Panel Paper:
Defined Benefit Pensions and Homeownership in the Post-Great Recession Era
*Names in bold indicate Presenter
The Great Recession of 2007-2009 was one of the most severe economic downturns in American history and was unique among recent recessions due to simultaneous shocks in the labor, stock, and housing markets. Many older Americans saw a decline in home value simultaneous with a reduction in their retirement portfolios and savings.
Over the last 30 years, American employers have shifted away from defined benefit plans in favor of defined contribution plans (Butrica et al. 2009; Hurd and Rohwedder 2010). Defined benefit plans provide a guaranteed source of income in retirement whereas defined contribution plans carry risk. It is possible that households with defined contribution plans were willing to forgo homeownership to offset some of the losses experienced from the Great Recession that households with a defined benefit plan were able to withstand.
This paper studies older Americans aged 55 and older using data from the Health and Retirement Study from 1998-2014. I explore the role of defined benefit plans in homeownership after the Great Recession. Specifically, I examine whether households that had a defined contribution plan were willing to extract housing equity by foregoing homeownership and opting to rent instead, to offset some of the losses experienced due to the recession.
I find that while all households saw losses in non-housing related wealth following the recession, households with a defined contribution plan were 2.1-2.9 percent less likely to own a home following the Great Recession compared to households with a defined benefit plan. I find this change to be largely concentrated in households where at least one person is working and residing in urban households.

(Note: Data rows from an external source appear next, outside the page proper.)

<file path="src/rtl/spi_cfg_pkg.sv">
package spi_cfg_pkg;

	//////////////////////////////////////////////////
	// Frame and clock setup
	//////////////////////////////////////////////////

	// Bits needed to hold a count up to value
	function automatic int bits_for(input int value);
		int n;
		n = 1;
		while ((1 << n) <= value) begin
			n = n + 1;
		end
		return n;
	endfunction

	// Frame length in bits
	localparam int spi_width = 32;

	// System clocks per SCK half period
	localparam int sck_half = 2;

	// Counts rising edges up to spi_width
	localparam int bit_cnt_w = bits_for(spi_width);

	// Half period counter runs 0 to sck_half-1
	localparam int div_cnt_w = bits_for(sck_half - 1);

	// Engine states
	typedef enum logic [1:0] {
		st_idle,
		st_shift,
		st_done
	} spi_state_t;

endpackage

</file>
<file path="src/rtl/wb_map_pkg.sv">
package wb_map_pkg;

	//////////////////////////////////////////////////
	// Wishbone bus widths
	//////////////////////////////////////////////////

	// Byte address
	localparam int wb_adr_w = 4;
	localparam int wb_dat_w = 32;

	//////////////////////////////////////////////////
	// Register map
	//////////////////////////////////////////////////

	// Transmit word, read/write
	localparam logic [wb_adr_w-1:0] reg_txdata = 4'h0;
	// Bit 0 written high starts a frame
	localparam logic [wb_adr_w-1:0] reg_ctrl = 4'h4;
	// Received word, read only
	localparam logic [wb_adr_w-1:0] reg_rxdata = 4'h8;
	// Flags, read only
	localparam logic [wb_adr_w-1:0] reg_status = 4'hC;

	// Status bit positions
	localparam int st_done = 0;
	localparam int st_busy = 1;
	localparam int st_overrun = 2;

endpackage

</file>
<file path="src/rtl/spi_bit_engine.sv">
`timescale 1ns/1ps

module spi_bit_engine
	import spi_cfg_pkg::*;
(
	input  logic                 CLK50MHZ,
	input  logic                 RST,
	// Command side
	input  logic                 start,
	input  logic [spi_width-1:0] tx_word,
	// SPI pins
	input  logic                 spi_miso,
	output logic                 spi_sck,
	output logic                 spi_cs,
	output logic                 spi_mosi,
	// Status and result
	output logic                 busy,
	output logic                 frame_done,
	output logic [spi_width-1:0] rx_word
);

	spi_state_t           state;
	logic [div_cnt_w-1:0] div_cnt;
	logic [bit_cnt_w-1:0] bit_cnt;
	logic [spi_width-1:0] shreg;
	logic                 miso_q;
	logic                 half_end;
	logic                 last_bit;

	// End of an SCK half period
	assign half_end = (div_cnt == div_cnt_w'(sck_half - 1));
	// All rising edges of the frame seen
	assign last_bit = (bit_cnt == bit_cnt_w'(spi_width));

	//////////////////////////////////////////////////
	// Control FSM
	//////////////////////////////////////////////////

	always_ff @(posedge CLK50MHZ) begin
		if (RST) begin
			state      <= st_idle;
			spi_cs     <= 1'b1;
			spi_sck    <= 1'b0;
			frame_done <= 1'b0;
			div_cnt    <= '0;
			bit_cnt    <= '0;
		end else begin
			// Single cycle pulse by default
			frame_done <= 1'b0;
			case (state)
				st_idle: begin
					// Start while busy never reaches here
					if (start) begin
						state   <= st_shift;
						spi_cs  <= 1'b0;
						div_cnt <= '0;
						bit_cnt <= '0;
					end
				end
				st_shift: begin
					if (half_end) begin
						div_cnt <= '0;
						spi_sck <= !spi_sck;
						if (!spi_sck) begin
							// Rising edge counted
							bit_cnt <= bit_cnt + 1'b1;
						end else if (last_bit) begin
							// Last falling edge ends the frame
							state <= st_done;
						end
					end else begin
						div_cnt <= div_cnt + 1'b1;
					end
				end
				st_done: begin
					// CS release with the done pulse
					state      <= st_idle;
					spi_cs     <= 1'b1;
					frame_done <= 1'b1;
				end
				default: begin
					state <= st_idle;
				end
			endcase
		end
	end

	//////////////////////////////////////////////////
	// Shift register
	//////////////////////////////////////////////////

	// MISO sampled on rising SCK, shifted in on falling
	always_ff @(posedge CLK50MHZ) begin
		if ((state == st_idle) && start) begin
			shreg <= tx_word;
		end else if ((state == st_shift) && half_end) begin
			if (!spi_sck) begin
				miso_q <= spi_miso;
			end else begin
				shreg <= {shreg[spi_width-2:0], miso_q};
			end
		end
	end

	// MSB first, line parks high
	assign spi_mosi = (state == st_shift) ? shreg[spi_width-1] : 1'b1;
	assign busy     = (state != st_idle);
	// Full word after the last shift
	assign rx_word  = shreg;

	// CS released while idle
	a_idle_cs_high: assert property (
		@(posedge CLK50MHZ) disable iff (RST)
		(state == st_idle) |-> spi_cs
	);

	// No SCK pulse outside a frame
	a_sck_low_no_cs: assert property (
		@(posedge CLK50MHZ) disable iff (RST)
		spi_cs |-> !spi_sck
	);

endmodule

</file>
<file path="src/rtl/spi_rx_capture.sv">
`timescale 1ns/1ps

module spi_rx_capture
	import spi_cfg_pkg::*;
(
	input  logic                 CLK50MHZ,
	input  logic                 RST,
	// From the engine
	input  logic                 frame_done,
	input  logic [spi_width-1:0] rx_word,
	// From the register decode
	input  logic                 rx_clear,
	// Back to the register decode
	output logic [spi_width-1:0] rx_data,
	output logic                 done,
	output logic                 overrun
);

	//////////////////////////////////////////////////
	// Sticky flags
	//////////////////////////////////////////////////

	always_ff @(posedge CLK50MHZ) begin
		if (RST) begin
			done    <= 1'b0;
			overrun <= 1'b0;
		end else if (frame_done) begin
			// New frame beats a clear in the same cycle
			done    <= 1'b1;
			// Unread word gets overwritten
			overrun <= (overrun || done) && !rx_clear;
		end else if (rx_clear) begin
			done    <= 1'b0;
			overrun <= 1'b0;
		end
	end

	// Received word latch
	always_ff @(posedge CLK50MHZ) begin
		if (frame_done) begin
			rx_data <= rx_word;
		end
	end

	// Overrun implies an unread word
	a_overrun_needs_done: assert property (
		@(posedge CLK50MHZ) disable iff (RST)
		overrun |-> done
	);

endmodule

</file>
<file path="src/rtl/spi_wb_top.sv">
`timescale 1ns/1ps

module spi_wb_top
	import spi_cfg_pkg::*;
	import wb_map_pkg::*;
(
	input  logic                            CLK50MHZ,
	input  logic                            RST,
	// Wishbone classic slave
	input  logic                            wb_cyc,
	input  logic                            wb_stb,
	input  logic                            wb_we,
	input  logic [wb_adr_w-1:0]             wb_adr,
	input  logic [wb_map_pkg::wb_dat_w-1:0] wb_dat_w,
	output logic [wb_map_pkg::wb_dat_w-1:0] wb_dat_r,
	output logic                            wb_ack,
	// SPI pins
	output logic                            spi_sck,
	output logic                            spi_cs,
	output logic                            spi_mosi,
	input  logic                            spi_miso
);

	// Decode to engine
	logic [spi_width-1:0] tx_word;
	logic                 start;
	logic                 busy;
	// Engine to capture
	logic [spi_width-1:0] rx_word;
	logic                 frame_done;
	// Capture and decode
	logic                 rx_clear;
	logic [spi_width-1:0] rx_data;
	logic                 done;
	logic                 overrun;

	//////////////////////////////////////////////////
	// Blocks
	//////////////////////////////////////////////////

	wb_reg_decode u_decode (
		.CLK50MHZ (CLK50MHZ),
		.RST      (RST),
		.wb_cyc   (wb_cyc),
		.wb_stb   (wb_stb),
		.wb_we    (wb_we),
		.wb_adr   (wb_adr),
		.wb_dat_w (wb_dat_w),
		.wb_dat_r (wb_dat_r),
		.wb_ack   (wb_ack),
		.tx_word  (tx_word),
		.start    (start),
		.rx_clear (rx_clear),
		.busy     (busy),
		.rx_data  (rx_data),
		.done     (done),
		.overrun  (overrun)
	);

	spi_bit_engine u_engine (
		.CLK50MHZ   (CLK50MHZ),
		.RST        (RST),
		.start      (start),
		.tx_word    (tx_word),
		.spi_miso   (spi_miso),
		.spi_sck    (spi_sck),
		.spi_cs     (spi_cs),
		.spi_mosi   (spi_mosi),
		.busy       (busy),
		.frame_done (frame_done),
		.rx_word    (rx_word)
	);

	spi_rx_capture u_capture (
		.CLK50MHZ   (CLK50MHZ),
		.RST        (RST),
		.frame_done (frame_done),
		.rx_word    (rx_word),
		.rx_clear   (rx_clear),
		.rx_data    (rx_data),
		.done       (done),
		.overrun    (overrun)
	);

endmodule

</file>
<file path="src/rtl/wb_reg_decode.sv">
`timescale 1ns/1ps

module wb_reg_decode
	import spi_cfg_pkg::*;
	import wb_map_pkg::*;
(
	input  logic                              CLK50MHZ,
	input  logic                              RST,
	// Wishbone classic slave
	input  logic                              wb_cyc,
	input  logic                              wb_stb,
	input  logic                              wb_we,
	input  logic [wb_adr_w-1:0]               wb_adr,
	input  logic [wb_map_pkg::wb_dat_w-1:0]   wb_dat_w,
	output logic [wb_map_pkg::wb_dat_w-1:0]   wb_dat_r,
	output logic                              wb_ack,
	// Towards the engine
	output logic [spi_width-1:0]              tx_word,
	output logic                              start,
	output logic                              rx_clear,
	// Back from engine and capture
	input  logic                              busy,
	input  logic [spi_width-1:0]              rx_data,
	input  logic                              done,
	input  logic                              overrun
);

	logic                            req;
	logic                            new_req;
	logic [spi_width-1:0]            tx_reg;
	logic [wb_map_pkg::wb_dat_w-1:0] status_word;
	logic [wb_map_pkg::wb_dat_w-1:0] rd_mux;

	// Bus cycle seen
	assign req = wb_cyc && wb_stb;
	// First cycle only, ack not yet given
	assign new_req = req && !wb_ack;

	//////////////////////////////////////////////////
	// Ack, TXDATA and command pulses
	//////////////////////////////////////////////////

	// Pulses line up with the ack cycle
	always_ff @(posedge CLK50MHZ) begin
		if (RST) begin
			wb_ack   <= 1'b0;
			start    <= 1'b0;
			rx_clear <= 1'b0;
			tx_reg   <= '0;
		end else begin
			wb_ack   <= new_req;
			start    <= new_req && wb_we && (wb_adr == reg_ctrl) && wb_dat_w[0];
			rx_clear <= new_req && !wb_we && (wb_adr == reg_rxdata);
			// TXDATA write
			if (new_req && wb_we && (wb_adr == reg_txdata)) begin
				tx_reg <= wb_dat_w[spi_width-1:0];
			end
		end
	end

	assign tx_word = tx_reg;

	//////////////////////////////////////////////////
	// Read path
	//////////////////////////////////////////////////

	// Status word from package bit positions
	always_comb begin
		status_word                         = '0;
		status_word[wb_map_pkg::st_done]    = done;
		status_word[wb_map_pkg::st_busy]    = busy;
		status_word[wb_map_pkg::st_overrun] = overrun;
	end

	// Register select
	always_comb begin
		rd_mux = '0;
		case (wb_adr)
			reg_txdata: rd_mux[spi_width-1:0] = tx_reg;
			reg_rxdata: rd_mux[spi_width-1:0] = rx_data;
			reg_status: rd_mux = status_word;
			// CTRL and holes read zero
			default:    rd_mux = '0;
		endcase
	end

	// Read data held for the ack cycle
	always_ff @(posedge CLK50MHZ) begin
		if (new_req && !wb_we) begin
			wb_dat_r <= rd_mux;
		end
	end

	// Ack one cycle after a bus request and never two in a row
	a_ack_after_req: assert property (
		@(posedge CLK50MHZ) disable iff (RST)
		wb_ack |-> ($past(wb_cyc && wb_stb) && !$past(wb_ack))
	);

endmodule

</file>
<file path="config.mk">
export PLATFORM = sky130hd
export DESIGN_NAME = spi_wb_top
export DESIGN_NICKNAME = d
export VERILOG_FILES = /design/src/rtl/spi_cfg_pkg.sv /design/src/rtl/wb_map_pkg.sv /design/src/rtl/spi_bit_engine.sv /design/src/rtl/spi_rx_capture.sv /design/src/rtl/spi_wb_top.sv /design/src/rtl/wb_reg_decode.sv
export SDC_FILE = /design/constraint.sdc
export NUM_CORES = 1
export LEC_CHECK = 0
export BUFFER_PORTS_ARGS = -buffer_cell sky130_fd_sc_hd__buf_2
export CELL_PAD_IN_SITES_DETAIL_PLACEMENT = 2
export CELL_PAD_IN_SITES_GLOBAL_PLACEMENT = 2
export CORE_ASPECT_RATIO = 1.25
export CORE_MARGIN = 5
export CORE_UTILIZATION = 42
export CTS_CLUSTER_SIZE = 30
export DETAILED_ROUTE_END_ITERATION = 6
export GPL_TIMING_DRIVEN = 0
export PLACE_DENSITY_LB_ADDON = 0.1
export SETUP_SLACK_MARGIN = 0.4
export SYNTH_ARGS = -nofsm -noshare
export SYNTH_HDL_FRONTEND = slang
export SYNTH_HIERARCHICAL = 1
export SYNTH_SLANG_ARGS = --single-unit
</file>
<file path="constraint.sdc">
create_clock -name CLK50MHZ -period 8.75 [get_ports CLK50MHZ]
set_clock_uncertainty 0.2 [all_clocks]
set_input_delay 1.75 -clock CLK50MHZ [delete_from_list [all_inputs] [get_ports CLK50MHZ]]
set_output_delay 1.75 -clock CLK50MHZ [all_outputs]
set_load 0.05 [all_outputs]
</file>
==> flow_summary.yaml, run 1 <==
worst_setup_path:
  crit_path_start_kind: "flop"
  reg2reg_slack_ps: 6700
  worstReg2RegEnd: "u_engine/rx_word[8]"
  crit_required_ps: 6800
  ff2ff_path_depth: 3
  path_max_fanout: 10
  reg2reg_from: "u_decode/start"
  crit_start: "u_engine/state[0]"
  cp.arrival_ps: 1580
  crit_type: "reg2out"
  endpoint_kind: "output pin"
place:
  pre_cts_slack_ps: 5030
  port_buffers: 76
  hpwl_mm: 11.5
  gp_congestion: 0.774
yosys:
  async_reset_ff_share_pct: 0
  postSynthAreaPerCell_um2: 12.5
  synth_seq_cells: 146
  synth_seq_area_share_pct: 65.0
  synth_edf_count: 97
  syn-num-nets: 522
  ys_types: 43
  syn_inst: 478
  syn_area_um2: 5990
  yosysWarnings: 6
  synth_ff_type: "edfxtp_1"
pwr:
  p_leak_nw: 2.68
  peakVddDrop_mv: 0.136
  finalPower_mw: 1.57
  powerDensity_nw_per_um2: 217
worst_hold_path:
  hp-start: "u_engine/rx_word[4]"
  min_to: "u_capture/rx_data[4]"
  hold_class: "reg2reg"
  whs_path_depth: 0
global_route:
  grt_pass1_vias: 4842
  gr-total-overflow: 0
  grt_antenna_before_repair: 0
  grt_pass1_wl_mm: 28.4
  grt_max_degree: 35
  track_usage_pct: 23.0
timing:
  tns_ps: 0
  rsz0062_at_grt: "false"
  tightest_slew_ps: 916
  maxSlewHeadroom_pct: 38.9
  whs_ps: 259
  fin_crit_sh_pct: 40.4
  fin_ws_ps: 5220
  timing.fmax_ghz: 0.283
  hold_viol: 0
  slew_viol_final: 0
  setup_violations: 0
  min_period_ps: 3530
cells_and_area:
  fin_nets: 619
  fin_util_pct: 52.2
  antenna_cells: 0
  area_growth_pct: 21.4
  fill_cells: 1363
  layout-drive-gt1-share_pct: 24.2
clock_tree:
  worst_setup_hold_path_clk_slew_ps: 60
  postCtsSetupBuffers: 0
  clk_latency_ps: 420
  cts_inserted_buffers: 17
  cts_resized: 0
  root_buffer: "clkbuf_16"
  htree_levels: 4
  holdBufCountCts: 0
  clock_sinks: 146
  cts_tree: "built"
  clockBufferDepth: 2
run_status:
  status: "finished, final reports clean"
routing:
  drcViolationCount: 0
  drt_iter0_drc: 274
  num_vias: 4169
  vias_per_cell: 5.47
  first_pass_iters: 5
  routed_wl_mm: 18.3
  wl_per_cell_um: 24.0
  ant_nets: 0
run:
  max_cap_violations: 0
floorplan:
  ios: 78
  die_area_um2: 16800
  core_um2: 13900
  die_w_um: 117
  die_h_um: 143
  initial_core_util_pct: 43.0
  num_rows: 48
==> routing by layer <==
layer,share of wire [%],up-vias,wire [um],GRT usage (%)
li1,-,1884,-,-
met1,40,2150,7380,26.8
met2,55,116,10000,42.6
met3,3.5,19,643,4.68
met4,1.4,0,265,5.92
met5,0,-,0,0
==> layout make-up <==
| type | instances | area, um^2 | share of cell area (%) |
|---|---|---|---|
| flip-flops and latches | 146 | 3890 | 53.6 |
| multi-input cells | 298 | 1920 | 26.5 |
| clock buffers | 18 | 429 | 5.91 |
| repair buffers | 78 | 428 | 5.89 |
| well taps | 175 | 219 | 3.01 |
| clock inverters | 13 | 184 | 2.53 |
| plain buffers | 28 | 166 | 2.29 |
| inverters | 6 | 22.5 | 0.310 |
==> power breakdown <==
group | internal (mW) | switching [mW] | total (mW)
combinational | 0.0216 | 0.0434 | 0.0651
sequential | 0.734 | 0.00193 | 0.736
clock | 0.476 | 0.297 | 0.773
total | 1.23 | 0.342 | 1.57
==> cells by family (layout without fill, tap and decap cells) <==
group	Yosys count	after routing	synth area share, %
AO/OA/AOI/OAI	47	47	6.69
buffers and inverters	34	143	3.16
adder cells (fa/ha/maj)	2	2	0.418
AND/OR/NAND/NOR	210	210	18.1
multiplexers	39	39	6.58
flip-flops	146	146	65.0
==> per-stage QoR <==
| step | instance area, um^2 | instances |
|---|---|---|
| after floorplan | 5990 | 478 |
| after global placement | 6590 | 729 |
| after detailed placement | 6650 | 731 |
| after CTS | 7270 | 762 |
| after global routing | 7270 | 762 |
| final | 7270 | 762 |
==> worst max-delay path, cell delays in order (launching register included) <==
cell and delay, ps:
dfxtp_1 370, buf_6 160, inv_1 80, or3_1 330
buf_2 210
==> Yosys cell counts, types with 2 or more instances <==
cell	instances	area [um^2]
nor4_2	2	25.0
buf_8	3	45.0
o21a_1	3	22.5
a31oi_1	2	12.5
clkbuf_1	10	37.5
or3_1	6	37.5
buf_2	13	65.1
nand3_1	6	30.0
inv_1	6	22.5
and3_1	2	12.5
mux2_2	3	33.8
edfxtp_1	97	2910
a22oi_1	3	22.5
a21oi_1	3	15.0
nand2_1	103	387
nor2_1	7	26.3
nor3_1	2	10.0
dfxtp_1	49	981
a22o_1	29	254
nand2b_1	67	419
a211oi_1	2	15.0
nor3b_2	2	25.0
and3b_1	2	17.5
mux2i_1	36	360
ha_1	2	25.0
==> how the worst max path moves through the flow <==
stage                                  endpoint  slack [ps]  cells after the start
after floorplan            u_decode/wb_dat_r[0]        4900                      2
after global placement    u_decode/wb_dat_r[28]        3880                      3
after detailed placement   u_decode/wb_dat_r[4]        5030                      5
after CTS                              spi_mosi        5180                      4
after global routing                   spi_mosi        5110                      4
final                                  spi_mosi        5220                      4
==> state kept, by name, summed over array words and instances (netlist names), 2 cells and up <==
| register | count |
|---|---|
| u_decode/wb_dat_r | 32 |
| u_engine/bit_cnt | 6 |
| u_engine/state | 2 |
| u_decode/tx_word | 32 |
| u_engine/rx_word | 32 |
| u_capture/rx_data | 32 |
==> placed cells by master, fill, tap and decap left out, types with 11 or more instances in the layout <==
cell       Yosys  routed
clkbuf_16      0      17
edfxtp_1      97      97
nand2_1      103     103
nand2b_1      67      67
a22o_1        29      29
clkbuf_1      10      11
mux2i_1       36      36
dfxtp_1       49      48
buf_2         13      89
(Power assumes the default switching activity.)
==> run 2: changes to the inputs <==
--- a/config.mk
+++ b/config.mk
@@ -10,7 +10,7 @@
 export CELL_PAD_IN_SITES_GLOBAL_PLACEMENT = 2
 export CORE_ASPECT_RATIO = 1.25
 export CORE_MARGIN = 5
-export CORE_UTILIZATION = 42
+export CORE_UTILIZATION = 39
 export CTS_CLUSTER_SIZE = 30
 export DETAILED_ROUTE_END_ITERATION = 6
 export GPL_TIMING_DRIVEN = 0
==> constraint.sdc (replaced) <==
create_clock -name CLK50MHZ -period 3.67 [get_ports CLK50MHZ]
set_clock_uncertainty 0.2 [all_clocks]
set_input_delay 0.734 -clock CLK50MHZ [delete_from_list [all_inputs] [get_ports CLK50MHZ]]
set_output_delay 0.734 -clock CLK50MHZ [all_outputs]
set_load 0.05 [all_outputs]
==> run 2 against run 1 <==
Net effect: sequential power up 140%; flip-flop and latch count unchanged; wire length down 12%; combinational power up 130%; sequential share of layout area up 0.47 points; utilization down 4.2 points; power up 120%; worst setup slack worse by 4100 ps; via count down 3.6%; cell area down 0.88%; non-clock buffer count unchanged; hold slack worse by 15 ps; largest power group is now registers; highest routed layer unchanged.
==> flow_summary.yaml, run 2 (synthesis gave the netlist of run 1 again) <==
worst_setup_path:
  crit_required_ps: 2740
  crit_type: "reg2out"
  cp.arrival_ps: 1590
  endpoint_kind: "output pin"
  crit_path_start_kind: "flop"
  path_max_fanout: 10
pwr:
  p_leak_nw: 2.65
  peakVddDrop_mv: 0.259
  powerDensity_nw_per_um2: 484
clock_tree:
  cts_tree: "built"
  clockBufferDepth: 2
  postCtsSetupBuffers: 0
  cts_inserted_buffers: 17
  htree_levels: 4
  clk_latency_ps: 430
  root_buffer: "clkbuf_16"
  worst_setup_hold_path_clk_slew_ps: 60
  cts_resized: 0
  holdBufCountCts: 0
  clock_sinks: 146
routing:
  first_pass_iters: 4
  drt_iter0_drc: 192
  routed_wl_mm: 16.0
  ant_nets: 0
  met2_length_mm: 8.79
  drcViolationCount: 0
  met3_wirelength_um: 512
  top_layer_used: "met4"
  wl_per_cell_um: 20.8
  num_vias: 4020
  wl_met1_mm: 6.54
  vias_per_cell: 5.22
cells_and_area:
  antenna_cells: 0
  layout_commonest_cell: "nand2_1"
  area_growth_pct: 20.3
  fill_cells: 1537
  mostFrequentLayoutCells: "103 x nand2_1, 97 x edfxtp_1, 89 x buf_2, 67 x nand2b_1, 48 x dfxtp_1"
  fin_nets: 619
  finalInstanceArea_um2: 7200
  layout-drive-gt1-share_pct: 23.5
global_route:
  grt_antenna_before_repair: 0
  gr-total-overflow: 0
  grt_pass1_vias: 4558
  grt_max_degree: 35
  grt_pass1_wl_mm: 25.4
  track_usage_pct: 18.7
timing:
  rsz0062_at_grt: "false"
  slew_viol_final: 0
  maxSlewHeadroom_pct: 39.3
  timing.fmax_ghz: 0.396
  min_period_ps: 2520
  fin_crit_sh_pct: 68.8
  tightest_slew_ps: 910
  whs_ps: 244
  hold_viol: 0
  setup_violations: 0
floorplan:
  ios: 78
  die_area_um2: 17900
  core_um2: 15000
  die_h_um: 149
  die_w_um: 121
  num_rows: 50
  initial_core_util_pct: 39.9
place:
  port_buffers: 76
  gp_congestion: 0.797
  placed_cell_area_um2: 6670
  hpwl_mm: 11.2
worst_hold_path:
  hold_class: "reg2reg"
run:
  max_cap_violations: 0
run_status:
  status: "finished, final reports clean"
run 2: cell types whose count changed in the layout (fill, tap and decap cells not counted):
cell        delta
clkbuf_1       +5
bufinv_16      -4
clkbuf_8       +4
inv_6          -2
buf_12         -1
buf_16         +1
clkinv_4       -1
clkinvlp_4     -1
run 2: final timing paths:
kind | slack [ps] | endpoint | from | cells after the start
setup reg to reg | 1580 | u_engine/rx_word[14] | u_decode/start | 3
hold reg to reg | 240 | u_capture/rx_data[14] | u_engine/rx_word[14] | 0
hold / removal | 240 | u_capture/rx_data[14] | u_engine/rx_word[14] | 0
setup / recovery | 1150 | spi_mosi | u_engine/state[0] | 4
run 2: layer usage:
metal  GRT usage (%)  vias to the layer above
met1            21.2                     2045
li1                -                     1879
met5               0                        -
met2            34.2                       79
met3            4.37                       17
met4            6.63                        0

This research contributes to the understanding of potential shifts in the use of housing equity in retirement. Future retirees face a potentially riskier housing market and are less likely to have a defined benefit plan. As a result, future retirees may be more willing to use their housing equity to increase consumption in retirement than was observed in past generations. The findings could have broad impacts on housing markets, the financial situations of older adults, and policies to help protect future retirees’ financial security in future economics downturns.